- _What you should do_
Once you reach the line that holds "core_utilization: 45" in the listing below, output it and every line after it through the line that holds "What onyx does", word for word.
____ Exercise material
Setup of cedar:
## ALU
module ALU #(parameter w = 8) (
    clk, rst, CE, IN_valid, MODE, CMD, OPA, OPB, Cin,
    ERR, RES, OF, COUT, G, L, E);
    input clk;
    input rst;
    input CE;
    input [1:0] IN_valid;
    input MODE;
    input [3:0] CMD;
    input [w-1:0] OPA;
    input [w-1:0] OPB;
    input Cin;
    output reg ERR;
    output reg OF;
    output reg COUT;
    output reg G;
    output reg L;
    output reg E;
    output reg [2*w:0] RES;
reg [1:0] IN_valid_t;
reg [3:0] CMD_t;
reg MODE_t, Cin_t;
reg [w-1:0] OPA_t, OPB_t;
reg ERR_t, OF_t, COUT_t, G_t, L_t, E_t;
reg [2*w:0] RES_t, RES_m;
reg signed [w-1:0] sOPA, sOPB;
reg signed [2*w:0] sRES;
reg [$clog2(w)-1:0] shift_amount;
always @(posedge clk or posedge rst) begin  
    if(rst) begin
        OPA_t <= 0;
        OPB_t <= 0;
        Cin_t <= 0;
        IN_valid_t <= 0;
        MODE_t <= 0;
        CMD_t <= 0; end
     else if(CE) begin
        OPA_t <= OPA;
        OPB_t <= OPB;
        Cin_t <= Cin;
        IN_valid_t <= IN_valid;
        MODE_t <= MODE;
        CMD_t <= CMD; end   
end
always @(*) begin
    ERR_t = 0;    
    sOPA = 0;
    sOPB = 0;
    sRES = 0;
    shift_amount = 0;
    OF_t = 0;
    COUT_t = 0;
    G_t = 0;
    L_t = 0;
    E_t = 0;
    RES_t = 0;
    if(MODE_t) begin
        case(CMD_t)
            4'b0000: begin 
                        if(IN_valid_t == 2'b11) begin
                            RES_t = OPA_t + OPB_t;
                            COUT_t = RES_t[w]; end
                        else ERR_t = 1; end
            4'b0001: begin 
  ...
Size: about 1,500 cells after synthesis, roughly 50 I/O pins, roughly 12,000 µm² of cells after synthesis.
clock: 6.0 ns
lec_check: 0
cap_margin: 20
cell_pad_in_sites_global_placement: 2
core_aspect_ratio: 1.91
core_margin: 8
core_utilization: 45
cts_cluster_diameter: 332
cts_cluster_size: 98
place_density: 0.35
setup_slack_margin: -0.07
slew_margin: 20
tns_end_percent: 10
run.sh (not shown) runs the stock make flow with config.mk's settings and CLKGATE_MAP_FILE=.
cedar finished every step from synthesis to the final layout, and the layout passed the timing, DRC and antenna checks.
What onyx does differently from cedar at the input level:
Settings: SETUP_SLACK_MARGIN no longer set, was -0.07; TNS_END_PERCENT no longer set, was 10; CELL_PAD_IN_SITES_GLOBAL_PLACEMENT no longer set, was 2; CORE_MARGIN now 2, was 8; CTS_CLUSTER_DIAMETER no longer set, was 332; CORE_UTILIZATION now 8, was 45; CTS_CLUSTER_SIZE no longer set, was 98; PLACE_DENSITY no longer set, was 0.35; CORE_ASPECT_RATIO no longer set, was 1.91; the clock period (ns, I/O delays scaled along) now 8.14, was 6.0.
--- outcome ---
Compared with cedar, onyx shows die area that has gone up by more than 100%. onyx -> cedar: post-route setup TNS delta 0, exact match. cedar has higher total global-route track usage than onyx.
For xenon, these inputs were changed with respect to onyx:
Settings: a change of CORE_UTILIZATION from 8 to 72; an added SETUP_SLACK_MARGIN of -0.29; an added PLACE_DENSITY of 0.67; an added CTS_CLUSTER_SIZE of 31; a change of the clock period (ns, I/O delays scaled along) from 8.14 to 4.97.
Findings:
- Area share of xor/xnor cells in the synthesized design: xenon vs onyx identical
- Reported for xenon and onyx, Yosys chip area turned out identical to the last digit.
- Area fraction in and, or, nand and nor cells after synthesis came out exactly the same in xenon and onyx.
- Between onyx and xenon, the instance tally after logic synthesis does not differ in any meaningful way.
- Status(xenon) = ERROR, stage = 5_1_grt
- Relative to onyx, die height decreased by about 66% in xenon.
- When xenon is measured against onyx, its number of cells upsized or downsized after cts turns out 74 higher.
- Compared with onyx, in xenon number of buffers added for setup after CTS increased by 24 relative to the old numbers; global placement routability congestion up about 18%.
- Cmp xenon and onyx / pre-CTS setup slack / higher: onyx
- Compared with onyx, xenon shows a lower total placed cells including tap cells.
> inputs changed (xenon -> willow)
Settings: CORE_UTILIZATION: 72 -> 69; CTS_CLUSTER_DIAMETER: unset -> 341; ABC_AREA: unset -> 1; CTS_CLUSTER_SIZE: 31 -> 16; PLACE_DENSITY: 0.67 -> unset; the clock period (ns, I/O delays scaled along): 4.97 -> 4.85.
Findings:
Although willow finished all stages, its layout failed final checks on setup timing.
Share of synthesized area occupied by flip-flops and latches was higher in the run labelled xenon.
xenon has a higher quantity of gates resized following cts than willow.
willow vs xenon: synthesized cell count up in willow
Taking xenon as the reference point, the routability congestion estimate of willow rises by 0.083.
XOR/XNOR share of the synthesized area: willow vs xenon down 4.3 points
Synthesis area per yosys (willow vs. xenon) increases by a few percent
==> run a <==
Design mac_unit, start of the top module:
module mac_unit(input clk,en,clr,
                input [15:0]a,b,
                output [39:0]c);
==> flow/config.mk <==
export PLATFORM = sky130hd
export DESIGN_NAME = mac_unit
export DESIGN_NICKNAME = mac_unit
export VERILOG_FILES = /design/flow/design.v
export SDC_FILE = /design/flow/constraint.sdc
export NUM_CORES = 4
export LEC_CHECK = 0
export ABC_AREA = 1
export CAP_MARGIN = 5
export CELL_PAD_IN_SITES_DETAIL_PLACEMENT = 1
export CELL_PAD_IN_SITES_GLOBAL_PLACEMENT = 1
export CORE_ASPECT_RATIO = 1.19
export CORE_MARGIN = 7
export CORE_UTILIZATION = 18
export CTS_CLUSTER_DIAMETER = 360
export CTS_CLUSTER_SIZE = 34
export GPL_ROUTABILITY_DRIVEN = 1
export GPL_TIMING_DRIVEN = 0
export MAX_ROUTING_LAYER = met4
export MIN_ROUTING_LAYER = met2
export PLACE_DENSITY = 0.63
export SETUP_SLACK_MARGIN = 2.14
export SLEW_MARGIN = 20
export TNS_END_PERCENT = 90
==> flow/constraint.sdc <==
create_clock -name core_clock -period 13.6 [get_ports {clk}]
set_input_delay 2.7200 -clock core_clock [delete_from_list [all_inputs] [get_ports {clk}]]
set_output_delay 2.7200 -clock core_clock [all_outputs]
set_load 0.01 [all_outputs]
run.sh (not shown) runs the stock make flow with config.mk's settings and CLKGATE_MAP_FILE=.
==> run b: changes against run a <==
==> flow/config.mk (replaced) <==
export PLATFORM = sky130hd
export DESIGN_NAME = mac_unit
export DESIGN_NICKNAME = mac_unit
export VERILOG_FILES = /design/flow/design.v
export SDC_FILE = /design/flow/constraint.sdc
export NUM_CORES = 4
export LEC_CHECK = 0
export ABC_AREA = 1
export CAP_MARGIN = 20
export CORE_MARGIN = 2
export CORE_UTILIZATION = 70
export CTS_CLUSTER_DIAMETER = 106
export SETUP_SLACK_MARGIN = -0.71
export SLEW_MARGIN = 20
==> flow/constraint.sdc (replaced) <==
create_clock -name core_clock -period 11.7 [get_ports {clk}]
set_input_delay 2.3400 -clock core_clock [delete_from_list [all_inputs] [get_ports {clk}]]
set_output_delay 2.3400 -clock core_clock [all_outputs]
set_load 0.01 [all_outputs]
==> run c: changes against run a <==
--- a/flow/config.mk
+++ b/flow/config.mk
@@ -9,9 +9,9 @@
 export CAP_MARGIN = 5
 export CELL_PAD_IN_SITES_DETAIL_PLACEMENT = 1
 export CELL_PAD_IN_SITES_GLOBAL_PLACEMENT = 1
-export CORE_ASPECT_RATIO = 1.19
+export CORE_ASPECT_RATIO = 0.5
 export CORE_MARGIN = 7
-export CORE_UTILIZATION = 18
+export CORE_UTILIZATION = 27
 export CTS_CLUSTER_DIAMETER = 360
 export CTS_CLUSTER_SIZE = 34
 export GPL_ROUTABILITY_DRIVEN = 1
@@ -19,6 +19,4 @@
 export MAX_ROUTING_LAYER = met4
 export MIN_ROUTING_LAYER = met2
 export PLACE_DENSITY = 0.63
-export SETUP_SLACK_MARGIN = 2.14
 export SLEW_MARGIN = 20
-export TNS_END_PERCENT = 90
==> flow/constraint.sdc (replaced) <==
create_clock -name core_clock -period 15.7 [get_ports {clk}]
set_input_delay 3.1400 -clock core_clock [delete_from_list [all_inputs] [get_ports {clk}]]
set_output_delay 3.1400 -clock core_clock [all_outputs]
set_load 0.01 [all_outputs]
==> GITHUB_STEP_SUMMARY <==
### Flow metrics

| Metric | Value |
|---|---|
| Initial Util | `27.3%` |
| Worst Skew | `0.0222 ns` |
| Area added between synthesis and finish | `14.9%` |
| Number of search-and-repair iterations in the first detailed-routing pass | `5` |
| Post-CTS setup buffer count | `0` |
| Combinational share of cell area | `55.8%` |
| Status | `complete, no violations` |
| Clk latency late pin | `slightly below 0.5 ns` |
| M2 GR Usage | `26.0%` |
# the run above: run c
________
- _Answer area_
core_utilization: 45
cts_cluster_diameter: 332
cts_cluster_size: 98
place_density: 0.35
setup_slack_margin: -0.07
slew_margin: 20
tns_end_percent: 10
run.sh (not shown) runs the stock make flow with config.mk's settings and CLKGATE_MAP_FILE=.
cedar finished every step from synthesis to the final layout, and the layout passed the timing, DRC and antenna checks.
What onyx does differently from cedar at the input level:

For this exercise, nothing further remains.